I know many of you have a love/hate relationship with CrossFit. I know I do. I been doing it for 7 years now and sometimes I love it and other times I can’t stand it. There are some major problems with the trend that CrossFit is heading towards, but I don’t want to rant about it about it right now. I’ll save it for a more extensive blog.
One thing for sure, CrossFit got me in the best shape of my life. I got to give credit to where credit is due. I took my first CrossFit class in my early 40’s. At this time, I was out shape, had high blood pressure and having major troubles getting chicks to look at me. Before CrossFit, I was your typical guy that wanted to be big like “Arnold” so I spent 20 years of my life force feeding chicken breast and protein drinks down my throat to bulk up. During this time, I did some running for a while, but that screwed up my knee so I had to quit. Also, as a kid, I wasn’t very good at sports as I was short and bony. I was that loser skinny boy that teams would always pick girls over me in kickball. When I did play baseball, they stuck me in right field where I prayed nobody would hit the ball to me.
So my cardio was poor and my athletic skills sucked, making me a poor candidate to making it through my first month of CrossFitting. So I struggled big time.
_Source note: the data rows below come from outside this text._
Context: an optimization exercise on an open-source flow, tuned for small area. The choices shown serve that exercise and are no tape-out recipe. Where RTL was checked, it was by simulation tests only, not by an equivalence proof against the original. Power figures rest on the tool's default switching activity, not on a simulated workload.

==> run a: inputs <==
## icache_ctrl_unit_mb
module icache_ctrl_unit_mb #(
    parameter int NB_BANKS  = 8,
    parameter int NB_CORES  = 8,
    parameter int ID_WIDTH  = 9,
    parameter int CNT_WIDTH = 16
) (
    input  logic                  clk_i,
    input  logic                  rst_ni,
    input  logic                  bus_req_i,
    input  logic [31:0]           bus_add_i,
    input  logic                  bus_wen_i,
    input  logic [31:0]           bus_wdata_i,
    input  logic [3:0]            bus_be_i,
    input  logic [ID_WIDTH-1:0]   bus_id_i,
    output logic                  bus_gnt_o,
    output logic                  bus_r_valid_o,
    output logic                  bus_r_opc_o,
    output logic [ID_WIDTH-1:0]   bus_r_id_o,
    output logic [31:0]           bus_r_rdata_o,
    output logic [NB_BANKS-1:0]   bypass_req_o,
    input  logic [NB_BANKS-1:0]   bypass_ack_i,
    output logic [NB_BANKS-1:0]   flush_req_o,
    input  logic [NB_BANKS-1:0]   flush_ack_i,
    output logic                  sel_flush_req_o,
    output logic [31:0]           sel_flush_addr_o,
    input  logic                  sel_flush_ack_i,
    input  logic [NB_CORES-1:0]   hit_evt_i,
    input  logic [NB_CORES-1:0]   trans_evt_i,
    output logic [2:0]            state_dbg
);
    logic [2:0]           state;
    logic                 cnt_en;
    logic                 r_valid_q;
    logic                 r_opc_q;
    logic                 r_bad_q;
    logic [ID_WIDTH-1:0]  r_id_q;
    logic [15:0]          r_lo_q;
    logic [15:0]          lo_d;
    logic [CNT_WIDTH-1:0] cnt_rdata;
  ...
==> flow/config.mk <==
export PLATFORM = sky130hd
export DESIGN_NAME = icache_ctrl_unit_mb
export DESIGN_NICKNAME = icache_ctrl_unit_mb
export VERILOG_FILES = /design/flow/design.v
export SDC_FILE = /design/flow/constraint.sdc
export NUM_CORES = 4
export LEC_CHECK = 0
export ABC_AREA = 1
export CAP_MARGIN = 20
export CORE_MARGIN = 2
export CORE_UTILIZATION = 40
export SLEW_MARGIN = 20
export SYNTH_HIERARCHICAL = 1
==> flow/constraint.sdc <==
create_clock -name core_clock -period 6.0 [get_ports {clk_i}]
set_input_delay 1.2000 -clock core_clock [delete_from_list [all_inputs] [get_ports {clk_i}]]
set_output_delay 1.2000 -clock core_clock [all_outputs]
set_load 0.01 [all_outputs]
standard.sh (not shown) runs the stock make flow with config.mk's settings and CLKGATE_MAP_FILE= SYNTH_SCRIPT=/design/flow/synth_recipe.tcl, a recipe that flattens the netlist after the stock synthesis.
==> flow/flow/run.sh <==
#!/bin/bash
# The standard layout (bash standard.sh), with three changes to how it is made:
#  - synthesis maps with an area-only ABC script (flow/abc_area.script: amap, no buffering or
#    upsizing), so the single-gate modules of the RTL map onto single cells;
#  - the port buffers are buf_1 cells;
#  - the clock tree is built from small clock buffers.
# Each step's output goes to a log file of its own in this folder.
set -euo pipefail
here=$(pwd)
rm -rf "$here/scripts_own"
cp -r "$FLOW_HOME/scripts" "$here/scripts_own"
cp "$here/flow/abc_area.script" "$here/scripts_own/abc_area.script"
export SCRIPTS_DIR="$here/scripts_own"
export BUFFER_PORTS_ARGS="-buffer_cell sky130_fd_sc_hd__buf_1"
export CTS_ARGS="-sink_clustering_enable -repair_clock_nets -buf_list sky130_fd_sc_hd__clkbuf_4"
bash standard.sh > "$here/standard_flow.log" 2>&1
==> flow/flow/abc_area.script <==
strash
dch
amap
topo
stime -c
==> run b: changes against run a <==
--- a/flow/design.v
+++ b/flow/design.v
@@ -137,17 +137,17 @@
     input  logic [NB_CORES-1:0]   trans_evt_i,
     output logic [2:0]            state_dbg
 );
     logic [2:0]           state;
     logic                 cnt_en;
     logic                 r_valid_q;
     logic                 r_opc_q;
-    logic                 r_bad_q;
     logic [ID_WIDTH-1:0]  r_id_q;
-    logic [15:0]          r_lo_q;
+    logic [31:0]          x_q;
+    logic [31:0]          x_d;
     logic [15:0]          lo_d;
     logic [CNT_WIDTH-1:0] cnt_rdata;
     logic [CNT_WIDTH-1:0] cnt_rd_x, cnt_rd_y;
     logic [2*NB_CORES-1:0] cnt_sel;
     logic [5:0]           idx;
     logic                 idle, w_byp, w_fl, w_sel, done;
     logic                 wr, rd;
@@ -202,15 +202,16 @@
     assign clear_cnt   = wr_clr | ~rst_ni;
     assign clear_cnt_n = ~clear_cnt;
     assign unused_bits = ^{bus_be_i, bus_add_i[31:8], bus_add_i[1:0]};
     assign bus_gnt_o       = idle & bus_req_i;
     assign bus_r_valid_o   = r_valid_q;
     assign bus_r_opc_o     = r_opc_q;
     assign bus_r_id_o      = r_id_q;
-    assign bus_r_rdata_o   = {r_bad_q ? 16'hBADD : 16'h0, r_lo_q};
+    assign bus_r_rdata_o   = x_q;
+    assign sel_flush_addr_o = x_q;
     assign sel_flush_req_o = w_sel;
     assign state_dbg       = state;
     always_ff @(posedge clk_i or negedge rst_ni) begin
         if (!rst_ni) begin
             state        <= 3'd0;
             bypass_req_o <= '1;
             flush_req_o  <= '0;
@@ -223,20 +224,20 @@
             r_valid_q <= (idle & bus_req_i & ~wr_hs) | (w_byp & byp_match) | (w_fl & fl_done)
                        | (w_sel & sel_flush_ack_i);
             if (wr_en) bypass_req_o <= ~bus_wdata_i[NB_BANKS-1:0];
             flush_req_o <= wr_fl ? bus_wdata_i[NB_BANKS-1:0] : fl_next;
             if (wr_cen) cnt_en <= bus_wdata_i[0];
         end
     end
+    assign x_d = ({32{wr_sel}} & bus_wdata_i)
+               | {(rd & bad) ? 16'hBADD : 16'h0, lo_d | 16'(cnt_rdata)};
     always_ff @(posedge clk_i) begin
         r_opc_q <= wr & ~(wr_hs | wr_clr | wr_cen);
-        r_bad_q <= rd & bad;
-        r_lo_q  <= lo_d | 16'(cnt_rdata);
         if (idle) r_id_q <= bus_id_i;
-        if (!w_sel) sel_flush_addr_o <= bus_wdata_i;
+        x_q <= x_d | ({32{w_sel & ~sel_flush_ack_i}} & x_q);
     end
     icache_stat_cnt_bank #(
         .NB_CORES  (NB_CORES),
         .CNT_WIDTH (CNT_WIDTH)
     ) u_cnt (
         .clk_i     (clk_i),
         .clear     (clear_cnt),
--- a/flow/flow/run.sh
+++ b/flow/flow/run.sh
@@ -8,9 +8,9 @@
 set -euo pipefail
 here=$(pwd)
 rm -rf "$here/scripts_own"
 cp -r "$FLOW_HOME/scripts" "$here/scripts_own"
 cp "$here/flow/abc_area.script" "$here/scripts_own/abc_area.script"
 export SCRIPTS_DIR="$here/scripts_own"
 export BUFFER_PORTS_ARGS="-buffer_cell sky130_fd_sc_hd__buf_1"
-export CTS_ARGS="-sink_clustering_enable -repair_clock_nets -buf_list sky130_fd_sc_hd__clkbuf_4"
+export CTS_ARGS="-sink_clustering_enable -repair_clock_nets -dont_use_dummy_load -buf_list sky130_fd_sc_hd__clkbuf_4 -sink_clustering_size 10 -sink_clustering_max_diameter 40"
 bash standard.sh > "$here/standard_flow.log" 2>&1
CORE_UTILIZATION = 60   (was 40)
PLACE_DENSITY = 0.72   (was default)
==> notes <==
- Run b completed without violations. Run a produced a clean layout.
- Of run b and run a, run a has the higher register-to-register slack (gap 160 ps).
- Of run b and run a, run a has the higher area after synthesis (gap 1.7%, measured against run a).
- Between run a and run b, the lower synthesized cell count is in run a (gap 3.5%, measured against run b).
- Of run a and run b, run a has the higher clock power (gap 100%, measured against run b).
- In run a the count of clock-buffer cells in the layout is higher than in run b, by 95.
- Global-route usage: run b is higher than run a (9.8 points).
- Hold slack: run b is better than run a (12 ps).
- In run b the first-iteration DRC count is higher than in run a, by about 15%.
- Against run a, the combinational power of run b is higher by 16%.
The RTL of run b was laid out without a check of its function.

==> what the ideal ports hide <==
Ports are ideal in the flow. The routed layouts listed here were re-timed in OpenROAD. Step 1 sets driving cells, clkbuf_16 on the clock port and buf_2 on the other inputs (assumed; they add their load-dependent delay and slew). Step 2, shift: input delay + t, output delay - t, t = (earliest + latest rising clock arrival at the registers) / 2. This alone moves slack from input paths to output paths. a / b / c = ideal ports / drivers / drivers and shift; a / b = the first two.
run | t (ns) | slack for setup (ns) | hold WS [ns] | clock arrival spread, ns
run a | 0.750 | 1.737 / 1.737 / 1.184 | 0.455 / 0.448 / 0.522 | 0.057 / 0.057
run b | 0.681 | 1.581 / 1.581 / 1.371 | 0.467 / 0.467 / 0.467 | 0.069 / 0.069
After both steps every run listed still meets setup and hold. For run a, which loses most, drivers alone change the setup slack by 0.000 ns; drivers and shift together by -0.553 ns.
But, worse of all – I was reliving me childhood where I was always the last one to finish last. The only time during my first month of CrossFit when I didn’t have the shittiest score was when that pregnant lady was in the class. With my past habit of quitting on myself, you would think I would have tore up my CrossFit membership. But, I didn’t. As a kid I never got to experience the fun and challenge of playing competitive sports, so I found the whole experience exciting. With CrossFit, I was experiencing real physical competition for the first time and I loved it. Still, I was humiliated by my childhood failures on the playground and now reliving the shame in these CrossFit classes. I defiantly took a stance against my current shape and my pathetic past as all sorts of memories kept rising up during the WODs. I thought of my 9th grade baseball coach that told me to never swing the bad and to crouch down low so I can get a walk. Or how I got my high school Letterman’s jacket by not playing on the varsity tennis team, but by selling those most candy for our year round fund raising.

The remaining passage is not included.